归一化处理后的特性曲线如图4。由曲线可知,该组光电管传感器的电压—偏离距离特性曲线基本上呈现三段形态:即两边偏离黑线较远处为斜率较小的直线段,中间为斜率较大的陡升段,黑线附近处底部呈现小平台(某些传感器特性曲线没有显示出平台是因为测试点间隔较大的原因)。利用软件工具对这些曲线进行分段直线拟合,以得到可供算法应用的简单线性关系曲线,结果如图5。
图5 线性拟合后传感器电压—偏离距离特性
有了这些曲线,便可以根据传感器电压,来计算各传感器与赛道中心标记线之间的距离,进而得到连续分布的路径信息。在算法编写过程中,需将上述得到的传感器特性曲线参数写入程序,作为数据库进行保存。
(2)预标定
考虑到赛道差异以及传感器温漂对传感器电压整体变化产生的影响,每次赛车出发前需要进行赛道预标定,从而为下面算法路径识别部分中的归一化处理提供准确的归一化基本参数。
在标定过程中,赛车处于停车状态,但传感器及其电压A/D转换通道仍在工作,单片机不断记录读入的电压值。在赛道上移动赛车使其所有传感器均能扫过白色的路面以及黑色的赛道标记线,这样单片机就能记录下在该赛道上道路传感器的电压最大值(白区电压)以及最小值(黑区电压),为算法中的归一化处理提供基本参数。
(3)路径识别
路径识别(即路径信息获取)为控制算法的核心内容,各步骤在单个决策控制周期内完成。
首先,在每个决策控制周期中,通过A/D转换将传感器电压转换为数字量读入单片机中。
然后,利用在标定过程中得到的传感器电压最大、最小值将得到的传感器电压进行归一化处理。
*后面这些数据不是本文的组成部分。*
File: src/rtl/core/tbap_skid.sv
// Two-entry output register with skid stage for parser results.
// Depends on tbap_pkg.
`timescale 1ns / 1ps

module tbap_skid (
  input  logic              clk_i,
  input  logic              rst_ni,
  input  logic              in_valid_i,
  input  tbap_pkg::result_t in_data_i,
  output logic              in_ready_o,
  output logic              out_valid_o,
  output tbap_pkg::result_t out_data_o,
  input  logic              out_ready_i
);

  logic              main_valid_q, main_valid_d;
  logic              skid_valid_q, skid_valid_d;
  tbap_pkg::result_t main_q, main_d;
  tbap_pkg::result_t skid_q, skid_d;

  assign in_ready_o  = !skid_valid_q;
  assign out_valid_o = main_valid_q;
  assign out_data_o  = main_q;

  always_comb begin
    main_valid_d = main_valid_q;
    skid_valid_d = skid_valid_q;
    main_d       = main_q;
    skid_d       = skid_q;
    if (!main_valid_q || out_ready_i) begin
      // Advance: skid drains first, else take the incoming item.
      main_valid_d = skid_valid_q || in_valid_i;
      main_d       = skid_valid_q ? skid_q : in_data_i;
      skid_valid_d = 1'b0;
    end else if (in_valid_i && !skid_valid_q) begin
      skid_valid_d = 1'b1;
      skid_d       = in_data_i;
    end
  end

  always_ff @(posedge clk_i or negedge rst_ni) begin
    if (!rst_ni) begin
      main_valid_q <= 1'b0;
      skid_valid_q <= 1'b0;
    end else begin
      main_valid_q <= main_valid_d;
      skid_valid_q <= skid_valid_d;
    end
  end

  always_ff @(posedge clk_i) begin
    main_q <= main_d;
    skid_q <= skid_d;
  end

  a_skid_needs_main: assert property (@(posedge clk_i) disable iff (!rst_ni)
    skid_valid_q |-> main_valid_q)
    else $error("skid entry held while output register is empty");

  a_skid_drains: assert property (@(posedge clk_i) disable iff (!rst_ni)
    (skid_valid_q && out_ready_i) |=> (main_valid_q && !skid_valid_q && main_q == $past(skid_q)))
    else $error("skid entry lost on drain");

endmodule

File: src/rtl/core/tlv_body_attribute_parser.sv
// Top level of the TLV body attribute parser: byte stream in, attribute/end results out.
// Depends on tbap_pkg, tbap_parse_core and tbap_skid.
`timescale 1ns / 1ps
//
// Channel   Dir  tdata                                     tuser         tlast
// s_axis    in   [7:0] body_byte                           -             last_byte
// m_axis    out  [15:0] attr_type, [35:16] attr_offset,    is_attribute  end_of_body
//                [51:36] attr_length, [54:52] status, [55] zero
//
// Rate: one body byte per clock while s_axis_tready_o is high; each result is registered
//   in the tbap_skid output entry (via the skid entry while m_axis is held) before it
//   appears on m_axis. The byte rate is set by the parse-state update in tbap_parse_core.
// Reset: rst_ni low clears parse state and both output entries at once.
// Stalls: the skid stage absorbs one result while m_axis is held; s_axis_tready_o
//   drops only when both output entries are full.
// Bytes that cause no result (value, padding, ignored bytes) pass without output.

module tlv_body_attribute_parser (
  input  logic        clk_i,
  input  logic        rst_ni,
  input  logic        s_axis_tvalid_i,
  output logic        s_axis_tready_o,
  input  logic [7:0]  s_axis_tdata_i,   // [7:0] body_byte
  input  logic        s_axis_tlast_i,   // last_byte
  output logic        m_axis_tvalid_o,
  input  logic        m_axis_tready_i,
  output logic [55:0] m_axis_tdata_o,   // attr_type, attr_offset, attr_length, status, pad
  output logic        m_axis_tuser_o,   // is_attribute
  output logic        m_axis_tlast_o    // end_of_body
);

  logic              in_fire;
  logic              res_valid;
  tbap_pkg::result_t res;
  tbap_pkg::result_t out_res;

  // Accept a byte whenever the output side has room for its possible result.
  assign in_fire = s_axis_tvalid_i && s_axis_tready_o;

  tbap_parse_core u_core (
    .clk_i       (clk_i),
    .rst_ni      (rst_ni),
    .in_fire_i   (in_fire),
    .in_byte_i   (s_axis_tdata_i),
    .in_last_i   (s_axis_tlast_i),
    .res_valid_o (res_valid),
    .res_o       (res)
  );

  tbap_skid u_skid (
    .clk_i       (clk_i),
    .rst_ni      (rst_ni),
    .in_valid_i  (res_valid),
    .in_data_i   (res),
    .in_ready_o  (s_axis_tready_o),
    .out_valid_o (m_axis_tvalid_o),
    .out_data_o  (out_res),
    .out_ready_i (m_axis_tready_i)
  );

  // Pack result fields, lowest field first, zero fill to a whole byte.
  assign m_axis_tdata_o = {1'b0, out_res.status, out_res.attr_length,
                           out_res.attr_offset, out_res.attr_type};
  assign m_axis_tuser_o = out_res.is_attribute;
  assign m_axis_tlast_o = out_res.end_of_body;

endmodule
下面需要确定能够用于确定路径信息的有效传感器。从原始传感器特性曲线中不难看出,曲线在低电压值处的直线度较好,斜率较大,与我们所选取的分段直线模型较为近似,而在高电压值处则有较大偏差,因此为了保证路径信息准确性,需要对传感器信息进行筛选,选用那些所得电压值百分比较小,即与黑色赛道标记线相距较近那些传感器。例如可以选择电压百分比最小的三个传感器作为有效传感器。
接着,就需要调用传感器特性曲线参数进行路径信息计算。从特性参数数据库中调用先前确定的有效传感器的陡升段斜率,传感器中心位置等参数信息。然后根据这些参数以及传感器电压百分比,就可以计算由每一个有效传感器得到的车身中心位置偏离路径标记线的距离。